En 1905, Freud publiait Trois essais sur la sexualité. C'est dans cet ouvrage qu'il exposa ses théories sexuelles. «Elles tournent autour de plusieurs thèmes. Tout d'abord vient la notion de libido, c'est-à-dire l'instinct sexuel, avec son embryogénèse, ses phases successives et ses métamorphoses. En second lieu, Freud met l'accent sur les vicissitudes du choix de l'objet d'amour, insistant en particulier sur le complexe d'Oedipe. Troisièmement, s'appuyant sur ce qui précède, il propose une interprétation de certains types de caractères (en particulier le type oral et le type anal), des névroses et des déviations sexuelles. En quatrième lieu, il propose un système de symbolisme sexuel. Enfin il explore les tout premiers événements intéressants la vie sexuelle, les tout premiers fantasmes et le rôle qu'ils joueront dans la vie affective ultérieure.» (Henri F. Ellenberger, Histoire de la psychiatrie dynamique, Éditions Simep, Lyon 1974, p 425)

Freud a étendu le sens du mot sexualité à l'ensemble des phénomènes que nous désignons par le mot amour. «Cette extension du concept de sexualité est d'une double nature. En premier lieu, la sexualité est détachée de sa relation bien trop étroite avec les organes génitaux et posée comme une fonction corporelle embrassant l'ensemble de l'être et aspirant au plaisir, fonction qui n'entre que secondairement au service de la reproduction ; en second lieu, sont comptés parmi les émois sexuels tous les émois simplement tendres et amicaux, pour lesquels notre langage courant emploie le mot « aimer » dans ses multiples acceptions. Je prétends seulement que ces élargissements du concept de sexualité ne sont pas des innovations, mais des restaurations, qui signifient la levée de rétrécissements injustifiés du concept, rétrécissements auxquels nous nous étions laissé induire.» D'où l'usage du mot pansexualisme pour désigner la doctrine freudienne.
(S. Freud, Ma vie et la psychanalyse, Idées, Gallimard, pp. 47-49.)

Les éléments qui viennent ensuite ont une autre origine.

<file path="src/hw/rtl/bracket_count_scanner_core_macros.svh">
// Assertion helpers shared by the RTL files.
`ifndef BRACKET_COUNT_SCANNER_CORE_MACROS_SVH
`define BRACKET_COUNT_SCANNER_CORE_MACROS_SVH

`ifndef SYNTH

// Same-cycle implication, checked outside reset
`define BCS_ASSERT_IMP(label, clk, rst, ante, cons) \
  label: assert property (@(posedge clk) disable iff (rst) (ante) |-> (cons)) \
    else $error("bcs assertion failed");

// Next-cycle implication, checked outside reset
`define BCS_ASSERT_NXT(label, clk, rst, ante, cons) \
  label: assert property (@(posedge clk) disable iff (rst) (ante) |=> (cons)) \
    else $error("bcs assertion failed");

`else

`define BCS_ASSERT_IMP(label, clk, rst, ante, cons)
`define BCS_ASSERT_NXT(label, clk, rst, ante, cons)

`endif

`endif

</file>
<file path="src/hw/rtl/bcs_pkg.sv">
`timescale 1ns / 1ps

package bcs_pkg;

  // Default bracket capacity and result count width
  localparam int unsigned SYMBOL_CAPACITY = 256;
  localparam int unsigned COUNT_W         = 9;
  localparam int unsigned NUM_KINDS       = 6;
  localparam int unsigned TDATA_OUT_W     = 64;

  // Characters the scanner reacts to
  localparam logic [7:0] CH_SLASH   = 8'h2F;
  localparam logic [7:0] CH_STAR    = 8'h2A;
  localparam logic [7:0] CH_DQUOTE  = 8'h22;
  localparam logic [7:0] CH_SQUOTE  = 8'h27;
  localparam logic [7:0] CH_NEWLINE = 8'h0A;
  localparam logic [7:0] CH_LCURLY  = 8'h7B;
  localparam logic [7:0] CH_RCURLY  = 8'h7D;
  localparam logic [7:0] CH_LSQUARE = 8'h5B;
  localparam logic [7:0] CH_RSQUARE = 8'h5D;
  localparam logic [7:0] CH_LROUND  = 8'h28;
  localparam logic [7:0] CH_RROUND  = 8'h29;

  // Scanner modes
  typedef enum logic [2:0] {
    SM_NORMAL      = 3'd0,
    SM_SLASH       = 3'd1,
    SM_LINE        = 3'd2,
    SM_BLOCK       = 3'd3,
    SM_BLOCK_STAR  = 3'd4,
    SM_STRING      = 3'd5,
    SM_LITERAL     = 3'd6,
    SM_LITERAL_END = 3'd7
  } scan_mode_t;

  // Which counter a byte bumps
  typedef enum logic [2:0] {
    BK_CURLY_OPEN   = 3'd0,
    BK_CURLY_CLOSE  = 3'd1,
    BK_SQUARE_OPEN  = 3'd2,
    BK_SQUARE_CLOSE = 3'd3,
    BK_ROUND_OPEN   = 3'd4,
    BK_ROUND_CLOSE  = 3'd5,
    BK_NONE         = 3'd6
  } bracket_t;

  // One result transaction
  typedef struct packed {
    logic               symbols_dropped;
    logic               round_match;
    logic               square_match;
    logic               curly_match;
    logic [COUNT_W-1:0] round_close_count;
    logic [COUNT_W-1:0] round_open_count;
    logic [COUNT_W-1:0] square_close_count;
    logic [COUNT_W-1:0] square_open_count;
    logic [COUNT_W-1:0] curly_close_count;
    logic [COUNT_W-1:0] curly_open_count;
  } scan_result_t;

  // Scanner status seen by the top level
  typedef struct packed {
    scan_mode_t mode;
    logic       cleared;
  } scan_stat_t;

endpackage

</file>
<file path="src/hw/rtl/bcs_scan.sv">
`timescale 1ns / 1ps

module bcs_scan import bcs_pkg::*; #(
  parameter int unsigned SymbolCapacity = SYMBOL_CAPACITY
) (
  input  logic         clk,
  input  logic         rst,
  input  logic         step,
  input  logic [7:0]   text_byte,
  input  logic         last_byte,
  output scan_result_t result,
  output scan_stat_t   stat
);

  localparam int unsigned CntW = $clog2(SymbolCapacity + 1);
  localparam logic [CntW-1:0] CapV = CntW'(SymbolCapacity);

  scan_mode_t     mode;
  scan_mode_t     mode_next;
  scan_mode_t     norm_next;
  bracket_t       norm_kind;
  bracket_t       kind;
  logic [CntW-1:0] totals      [NUM_KINDS];
  logic [CntW-1:0] totals_next [NUM_KINDS];
  logic [CntW-1:0] symbol_total;
  logic [CntW-1:0] symbol_total_next;
  logic            dropped_seen;
  logic            dropped_next;

  // Low count bits, zero-extended when the totals are narrower
  function automatic logic [COUNT_W-1:0] low_count(input logic [CntW-1:0] t);
    logic [CntW+COUNT_W-1:0] ext;
    ext = {{COUNT_W{1'b0}}, t};
    return ext[COUNT_W-1:0];
  endfunction

  // Normal-text decode of one byte
  always_comb begin
    norm_next = SM_NORMAL;
    norm_kind = BK_NONE;
    unique case (text_byte)
      CH_SLASH:   norm_next = SM_SLASH;
      CH_DQUOTE:  norm_next = SM_STRING;
      CH_SQUOTE:  norm_next = SM_LITERAL;
      CH_LCURLY:  norm_kind = BK_CURLY_OPEN;
      CH_RCURLY:  norm_kind = BK_CURLY_CLOSE;
      CH_LSQUARE: norm_kind = BK_SQUARE_OPEN;
      CH_RSQUARE: norm_kind = BK_SQUARE_CLOSE;
      CH_LROUND:  norm_kind = BK_ROUND_OPEN;
      CH_RROUND:  norm_kind = BK_ROUND_CLOSE;
      default:    norm_kind = BK_NONE;
    endcase
  end

  // Mode next state
  always_comb begin
    mode_next = mode;
    unique case (mode)
      SM_NORMAL: mode_next = norm_next;
      SM_SLASH: begin
        if (text_byte == CH_SLASH) mode_next = SM_LINE;
        else if (text_byte == CH_STAR) mode_next = SM_BLOCK;
        else mode_next = SM_NORMAL;
      end
      SM_LINE: begin
        if (text_byte == CH_NEWLINE) mode_next = SM_NORMAL;
      end
      SM_BLOCK: begin
        if (text_byte == CH_STAR) mode_next = SM_BLOCK_STAR;
      end
      SM_BLOCK_STAR: begin
        if (text_byte == CH_SLASH) mode_next = SM_NORMAL;
        else if (text_byte != CH_STAR) mode_next = SM_BLOCK;
      end
      SM_STRING: begin
        if (text_byte == CH_DQUOTE) mode_next = SM_NORMAL;
      end
      SM_LITERAL: begin
        if (text_byte == CH_SQUOTE) mode_next = SM_LITERAL_END;
      end
      SM_LITERAL_END: begin
        if (text_byte == CH_SQUOTE) mode_next = SM_NORMAL;
        else mode_next = norm_next;
      end
      default: mode_next = SM_NORMAL;
    endcase
  end

  // Mode outputs: brackets count only in normal text
  always_comb begin
    kind = BK_NONE;
    unique case (mode)
      SM_NORMAL:      kind = norm_kind;
      SM_LITERAL_END: kind = (text_byte == CH_SQUOTE) ? BK_NONE : norm_kind;
      default:        kind = BK_NONE;
    endcase
  end

  // Counter update with capacity check
  always_comb begin
    symbol_total_next = symbol_total;
    dropped_next      = dropped_seen;
    for (int k = 0; k < NUM_KINDS; k++) begin
      totals_next[k] = totals[k];
    end
    if (kind != BK_NONE) begin
      if (symbol_total < CapV) begin
        symbol_total_next = symbol_total + 1'b1;
        for (int k = 0; k < NUM_KINDS; k++) begin
          if (kind == bracket_t'(3'(k))) totals_next[k] = totals[k] + 1'b1;
        end
      end else begin
        dropped_next = 1'b1;
      end
    end
  end

  // State registers; a last byte clears everything after it is scanned
  always_ff @(posedge clk) begin
    if (rst || (step && last_byte)) begin
      mode         <= SM_NORMAL;
      symbol_total <= '0;
      dropped_seen <= 1'b0;
      for (int k = 0; k < NUM_KINDS; k++) totals[k] <= '0;
    end else if (step) begin
      mode         <= mode_next;
      symbol_total <= symbol_total_next;
      dropped_seen <= dropped_next;
      for (int k = 0; k < NUM_KINDS; k++) totals[k] <= totals_next[k];
    end
  end

  // Result from the updated totals
  always_comb begin
    result.curly_open_count   = low_count(totals_next[BK_CURLY_OPEN]);
    result.curly_close_count  = low_count(totals_next[BK_CURLY_CLOSE]);
    result.square_open_count  = low_count(totals_next[BK_SQUARE_OPEN]);
    result.square_close_count = low_count(totals_next[BK_SQUARE_CLOSE]);
    result.round_open_count   = low_count(totals_next[BK_ROUND_OPEN]);
    result.round_close_count  = low_count(totals_next[BK_ROUND_CLOSE]);
    result.curly_match  = (totals_next[BK_CURLY_OPEN] == totals_next[BK_CURLY_CLOSE]);
    result.square_match = (totals_next[BK_SQUARE_OPEN] == totals_next[BK_SQUARE_CLOSE]);
    result.round_match  = (totals_next[BK_ROUND_OPEN] == totals_next[BK_ROUND_CLOSE]);
    result.symbols_dropped = dropped_next;
  end

  assign stat.mode    = mode;
  assign stat.cleared = (symbol_total == '0) && !dropped_seen;

endmodule

</file>
<file path="src/hw/rtl/bcs_out.sv">
`timescale 1ns / 1ps

module bcs_out import bcs_pkg::*; (
  input  logic                   clk,
  input  logic                   rst,
  input  logic                   load,
  input  scan_result_t           result,
  input  logic                   m_axis_tready,
  output logic                   m_axis_tvalid,
  output logic [TDATA_OUT_W-1:0] m_axis_tdata
);

  localparam int unsigned ResW = $bits(scan_result_t);

  scan_result_t res_q;

  // Valid flag: set on load, dropped once the transaction is taken
  always_ff @(posedge clk) begin
    if (rst) begin
      m_axis_tvalid <= 1'b0;
    end else if (load) begin
      m_axis_tvalid <= 1'b1;
    end else if (m_axis_tready) begin
      m_axis_tvalid <= 1'b0;
    end
  end

  // Payload register
  always_ff @(posedge clk) begin
    if (load) begin
      res_q <= result;
    end
  end

  assign m_axis_tdata = {{(TDATA_OUT_W - ResW){1'b0}}, res_q};

endmodule

</file>
<file path="src/hw/rtl/bracket_count_scanner_core.sv">
`timescale 1ns / 1ps
// Channel   Dir  Payload                                     Handshake
// s_axis    in   tdata[7:0] text_byte, tlast last_byte       tvalid/tready
// m_axis    out  tdata[57:0] six counts, three matches, drop tvalid/tready
//
// One byte per cycle sustained unless a last byte stalls; a result reaches m_axis
// through the input register, then the scan logic into the result register.
// Reset (rst, synchronous) returns the scanner to normal text with zero counts.
// Only a last byte can stall: it waits in the input register while an earlier
// result is still held on m_axis, and the input side then deasserts tready.

module bracket_count_scanner_core import bcs_pkg::*; #(
  parameter int unsigned SymbolCapacity = SYMBOL_CAPACITY
) (
  input  logic                   clk,
  input  logic                   rst,
  // tdata: [7:0] text_byte
  input  logic [7:0]             s_axis_tdata,
  input  logic                   s_axis_tlast,
  input  logic                   s_axis_tvalid,
  output logic                   s_axis_tready,
  // tdata: [8:0] curly_open_count, [17:9] curly_close_count,
  //   [26:18] square_open_count, [35:27] square_close_count,
  //   [44:36] round_open_count, [53:45] round_close_count,
  //   [54] curly_match, [55] square_match, [56] round_match,
  //   [57] symbols_dropped, [63:58] zero
  output logic [TDATA_OUT_W-1:0] m_axis_tdata,
  output logic                   m_axis_tvalid,
  input  logic                   m_axis_tready
);

  `include "bracket_count_scanner_core_macros.svh"

  logic         in_valid;
  logic [7:0]   in_byte;
  logic         in_last;
  logic         advance;
  logic         last_step;
  scan_result_t result;
  scan_stat_t   stat;

  // A held byte moves on unless it is a last byte and the result slot is busy
  assign advance       = in_valid && (!in_last || !m_axis_tvalid || m_axis_tready);
  assign s_axis_tready = !in_valid || advance;
  assign last_step     = advance && in_last;

  // Input register
  always_ff @(posedge clk) begin
    if (rst) begin
      in_valid <= 1'b0;
    end else if (s_axis_tready) begin
      in_valid <= s_axis_tvalid;
    end
  end

  always_ff @(posedge clk) begin
    if (s_axis_tvalid && s_axis_tready) begin
      in_byte <= s_axis_tdata;
      in_last <= s_axis_tlast;
    end
  end

  bcs_scan #(
    .SymbolCapacity(SymbolCapacity)
  ) u_scan (
    .clk       (clk),
    .rst       (rst),
    .step      (advance),
    .text_byte (in_byte),
    .last_byte (in_last),
    .result    (result),
    .stat      (stat)
  );

  bcs_out u_out (
    .clk           (clk),
    .rst           (rst),
    .load          (last_step),
    .result        (result),
    .m_axis_tready (m_axis_tready),
    .m_axis_tvalid (m_axis_tvalid),
    .m_axis_tdata  (m_axis_tdata)
  );

  // A scanned last byte always leaves a result behind
  `BCS_ASSERT_NXT(a_last_gives_result, clk, rst, last_step, m_axis_tvalid)
  // After a last byte the scanner is back in normal text with nothing counted
  `BCS_ASSERT_NXT(a_last_clears, clk, rst, last_step, stat.mode == SM_NORMAL && stat.cleared)
  // Input stalls only for a last byte blocked by a waiting result
  `BCS_ASSERT_IMP(a_stall_cause, clk, rst, !s_axis_tready,
                  in_valid && in_last && m_axis_tvalid && !m_axis_tready)

endmodule
</file>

La conception hydraulique de la sexualité
Parmi les disciples et proches collaborateurs de Freud, Wilhelm Reich s'est distingué par l'importance qu'il attache à l'orgasme comme condition sine qua non de la santé psychique.«L'orgasme, écrit le sexologue Claude Crépault, est censé avoir un effet libérateur dans la mesure où il s'accompagne d'une décharge tensionnelle. En fait, il s'agit là d'une conception hydraulique de la sexualité. On présume que l'excitation sexuelle, si elle n'est pas libérée dans la décharge orgastique, brise l'équilibre psychosomatique. Dans cette problématique, l'excitation sexuelle n'a pas de sens positif en soi: elle ne se justifie que par sa disparition dans l'orgasme.» (La sexualité aujourd'hui,Traité d'anthropologie médicale, Institut québécois de recherche sur la culture, Québec 1985, p.733)

Un mot tyrannique
Sexualité est un autre de ces mots que l'on pourrait qualifier de tyranniques parce qu'on est contraint de les utiliser pour se faire comprendre de la majorité et qu'on prend ainsi parti pour une doctrine à laquelle on n'adhère pas nécessairement. Chaque fois qu'on prononce le mot sexualité, on fait de la publicité à Freud et à la psychanalyse, comme on en fait à la compagnie Bayer quand on utilise le mot aspirine pour désigner un analgésique qui existe sous d'autres noms.
D'où l'intérêt que présentent des mots comme genre utilisés pour désigner des phénomènes dont le mot sexualité ne peut rendre compte en raison de ses principales connotations.